• EXTRACTED ENTRIES:
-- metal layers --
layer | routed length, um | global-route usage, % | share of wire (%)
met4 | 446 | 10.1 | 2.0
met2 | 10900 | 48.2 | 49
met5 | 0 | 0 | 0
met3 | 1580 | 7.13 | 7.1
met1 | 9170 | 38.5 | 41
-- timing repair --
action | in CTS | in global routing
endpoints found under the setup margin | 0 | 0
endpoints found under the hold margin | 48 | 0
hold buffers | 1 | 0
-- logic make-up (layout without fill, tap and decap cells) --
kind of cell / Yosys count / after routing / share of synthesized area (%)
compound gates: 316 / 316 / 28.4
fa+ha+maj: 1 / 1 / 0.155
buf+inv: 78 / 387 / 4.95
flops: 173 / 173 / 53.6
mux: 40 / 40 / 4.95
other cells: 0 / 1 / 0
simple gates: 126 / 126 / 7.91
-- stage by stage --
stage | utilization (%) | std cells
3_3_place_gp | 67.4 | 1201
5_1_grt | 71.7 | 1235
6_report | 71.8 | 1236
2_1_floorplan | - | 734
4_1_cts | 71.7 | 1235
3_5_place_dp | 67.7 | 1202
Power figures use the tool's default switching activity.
## src/rtl/fg_pkg.sv

```systemverilog
// Shared definitions for the function-generator button controller:
// DDS tuning-word table, edit-field encodings and the update FSM states.
package fg_pkg;

  localparam int WAVE_W      = 2;
  localparam int IDX_W       = 4;
  localparam int FTW_ENTRIES = 10;

  // round(f * 2^32 / 24 MHz) for 100 Hz .. 100 kHz in a 1-2-5 sequence
  localparam logic [31:0] FTW_TABLE [0:FTW_ENTRIES-1] = '{
    32'd17896,   32'd35791,   32'd89478,   32'd178957,  32'd357914,
    32'd894785,  32'd1789570, 32'd3579139, 32'd8947849, 32'd17895697
  };

  localparam logic FIELD_WAVE = 1'b0;
  localparam logic FIELD_FREQ = 1'b1;

  typedef enum logic [1:0] {
    ST_IDLE  = 2'd0,
    ST_LOAD  = 2'd1,
    ST_OFFER = 2'd2
  } fg_state_e;

endpackage

```

## src/rtl/fg_button_ctrl_if.sv

```systemverilog
// Update channel from the button controller to the DDS core:
// offered waveform and tuning word with a valid/ready handshake.
interface fg_button_ctrl_if
  import fg_pkg::*;
#(
  parameter int FTW_W = 32
);
  logic [WAVE_W-1:0] Wave_sel;
  logic [FTW_W-1:0]  Ftw;
  logic              Upd_valid;
  logic              Upd_ready;

  modport master (output Wave_sel, output Ftw, output Upd_valid, input  Upd_ready);
  modport slave  (input  Wave_sel, input  Ftw, input  Upd_valid, output Upd_ready);
endinterface

```

## src/rtl/fg_ftw_rom.sv

```systemverilog
// Combinational frequency-step to tuning-word lookup; out-of-range steps read 0.
module fg_ftw_rom
  import fg_pkg::*;
#(
  parameter int FTW_W = 32
) (
  input  logic [IDX_W-1:0] idx,
  output logic [FTW_W-1:0] ftw
);

  always_comb begin
    ftw = '0;
    if (idx < IDX_W'(FTW_ENTRIES)) begin
      ftw = FTW_W'(FTW_TABLE[idx]);
    end
  end

endmodule

```

## src/rtl/fg_button_ctrl.sv

```systemverilog
// Turns debounced button pulses into waveform / frequency settings and
// delivers each changed setting to the DDS core over valid/ready.
module fg_button_ctrl
  import fg_pkg::*;
#(
  parameter int NUM_WAVES   = 4,
  parameter int NUM_STEPS   = 10,
  parameter int DEFAULT_IDX = 3,
  parameter int FTW_W       = 32
) (
  input  logic              Fg_clk,
  input  logic              Reset,
  input  logic              Btn_mode,
  input  logic              Btn_up,
  input  logic              Btn_down,
  output logic              Edit_field,
  output logic [IDX_W-1:0]  Freq_idx,
  fg_button_ctrl_if.master  upd
);

  logic [WAVE_W-1:0] wave_cur;
  logic [WAVE_W-1:0] wave_nxt;
  logic [IDX_W-1:0]  idx_nxt;
  logic              dirty;
  logic              edit_chg;
  logic              up_ev;
  logic              dn_ev;
  logic              load_en;
  logic [FTW_W-1:0]  rom_ftw;
  fg_state_e         state_q;
  fg_state_e         state_d;

  function automatic logic [WAVE_W-1:0] wrap_wave(input logic [WAVE_W-1:0] w,
                                                  input logic up);
    logic [WAVE_W-1:0] r;
    if (up) r = (w == WAVE_W'(NUM_WAVES - 1)) ? '0 : w + 1'b1;
    else    r = (w == '0) ? WAVE_W'(NUM_WAVES - 1) : w - 1'b1;
    return r;
  endfunction

  function automatic logic [IDX_W-1:0] sat_idx(input logic [IDX_W-1:0] i,
                                               input logic up);
    logic [IDX_W-1:0] r;
    if (up) r = (i == IDX_W'(NUM_STEPS - 1)) ? i : i + 1'b1;
    else    r = (i == '0) ? i : i - 1'b1;
    return r;
  endfunction

  // Simultaneous up and down cancel each other out
  assign up_ev = Btn_up & ~Btn_down;
  assign dn_ev = Btn_down & ~Btn_up;

  always_comb begin
    wave_nxt = wave_cur;
    idx_nxt  = Freq_idx;
    edit_chg = 1'b0;
    if (up_ev || dn_ev) begin
      if (Edit_field == FIELD_WAVE) begin
        wave_nxt = wrap_wave(wave_cur, up_ev);
        edit_chg = 1'b1;
      end else begin
        idx_nxt  = sat_idx(Freq_idx, up_ev);
        edit_chg = (idx_nxt != Freq_idx);
      end
    end
  end

  fg_ftw_rom #(.FTW_W(FTW_W)) u_rom (
    .idx (Freq_idx),
    .ftw (rom_ftw)
  );

  // IDLE also reacts to an edit in flight so LOAD lines up with the register update
  always_comb begin
    state_d = state_q;
    load_en = 1'b0;
    case (state_q)
      ST_IDLE:  if (dirty || edit_chg) state_d = ST_LOAD;
      ST_LOAD: begin
        load_en = 1'b1;
        state_d = ST_OFFER;
      end
      ST_OFFER: if (upd.Upd_ready) state_d = ST_IDLE;
      default:  state_d = ST_IDLE;
    endcase
  end

  assign upd.Upd_valid = (state_q == ST_OFFER);

  always_ff @(posedge Fg_clk) begin
    if (Reset) begin
      state_q      <= ST_IDLE;
      Edit_field   <= FIELD_WAVE;
      wave_cur     <= '0;
      Freq_idx     <= IDX_W'(DEFAULT_IDX);
      dirty        <= 1'b1;
      upd.Wave_sel <= '0;
      upd.Ftw      <= '0;
    end else begin
      state_q    <= state_d;
      Edit_field <= Edit_field ^ Btn_mode;
      wave_cur   <= wave_nxt;
      Freq_idx   <= idx_nxt;
      if (edit_chg)     dirty <= 1'b1;
      else if (load_en) dirty <= 1'b0;
      if (load_en) begin
        upd.Wave_sel <= wave_cur;
        upd.Ftw      <= rom_ftw;
      end
    end
  end

endmodule
```

## src/flat_wrapper.sv

```systemverilog
// flat-port wrapper written by rule: the top's interface ports become plain ports
module fg_button_ctrl_flat import fg_pkg::*;
#(
  parameter int NUM_WAVES   = 4,
  parameter int NUM_STEPS   = 10,
  parameter int DEFAULT_IDX = 3,
  parameter int FTW_W       = 32
)
  (Fg_clk, Reset, Btn_mode, Btn_up, Btn_down, Edit_field, Freq_idx, upd_Wave_sel, upd_Ftw, upd_Upd_valid, upd_Upd_ready);
  fg_button_ctrl_if #(.FTW_W(FTW_W)) upd_i ();
  input  logic Fg_clk;
  input  logic Reset;
  input  logic Btn_mode;
  input  logic Btn_up;
  input  logic Btn_down;
  output logic Edit_field;
  output logic [IDX_W-1:0] Freq_idx;
  output wire logic [$bits(upd_i.Wave_sel)-1:0] upd_Wave_sel;
  output wire logic [$bits(upd_i.Ftw)-1:0] upd_Ftw;
  output wire logic [$bits(upd_i.Upd_valid)-1:0] upd_Upd_valid;
  input wire logic [$bits(upd_i.Upd_ready)-1:0] upd_Upd_ready;
  assign upd_Wave_sel = upd_i.Wave_sel;
  assign upd_Ftw = upd_i.Ftw;
  assign upd_Upd_valid = upd_i.Upd_valid;
  assign upd_i.Upd_ready = upd_Upd_ready;
  fg_button_ctrl #(.NUM_WAVES(NUM_WAVES), .NUM_STEPS(NUM_STEPS), .DEFAULT_IDX(DEFAULT_IDX), .FTW_W(FTW_W)) u_core (.Fg_clk(Fg_clk), .Reset(Reset), .Btn_mode(Btn_mode), .Btn_up(Btn_up), .Btn_down(Btn_down), .Edit_field(Edit_field), .Freq_idx(Freq_idx), .upd(upd_i));
endmodule
```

• TASK STATEMENT:
Copy the records above exactly, from the first line through the line containing "3_5_place_dp | 67.7 | 1202", and include nothing else.

• RESPONSE TO THE EXERCISE:
-- metal layers --
layer | routed length, um | global-route usage, % | share of wire (%)
met4 | 446 | 10.1 | 2.0
met2 | 10900 | 48.2 | 49
met5 | 0 | 0 | 0
met3 | 1580 | 7.13 | 7.1
met1 | 9170 | 38.5 | 41
-- timing repair --
action | in CTS | in global routing
endpoints found under the setup margin | 0 | 0
endpoints found under the hold margin | 48 | 0
hold buffers | 1 | 0
-- logic make-up (layout without fill, tap and decap cells) --
kind of cell / Yosys count / after routing / share of synthesized area (%)
compound gates: 316 / 316 / 28.4
fa+ha+maj: 1 / 1 / 0.155
buf+inv: 78 / 387 / 4.95
flops: 173 / 173 / 53.6
mux: 40 / 40 / 4.95
other cells: 0 / 1 / 0
simple gates: 126 / 126 / 7.91
-- stage by stage --
stage | utilization (%) | std cells
3_3_place_gp | 67.4 | 1201
5_1_grt | 71.7 | 1235
6_report | 71.8 | 1236
2_1_floorplan | - | 734
4_1_cts | 71.7 | 1235
3_5_place_dp | 67.7 | 1202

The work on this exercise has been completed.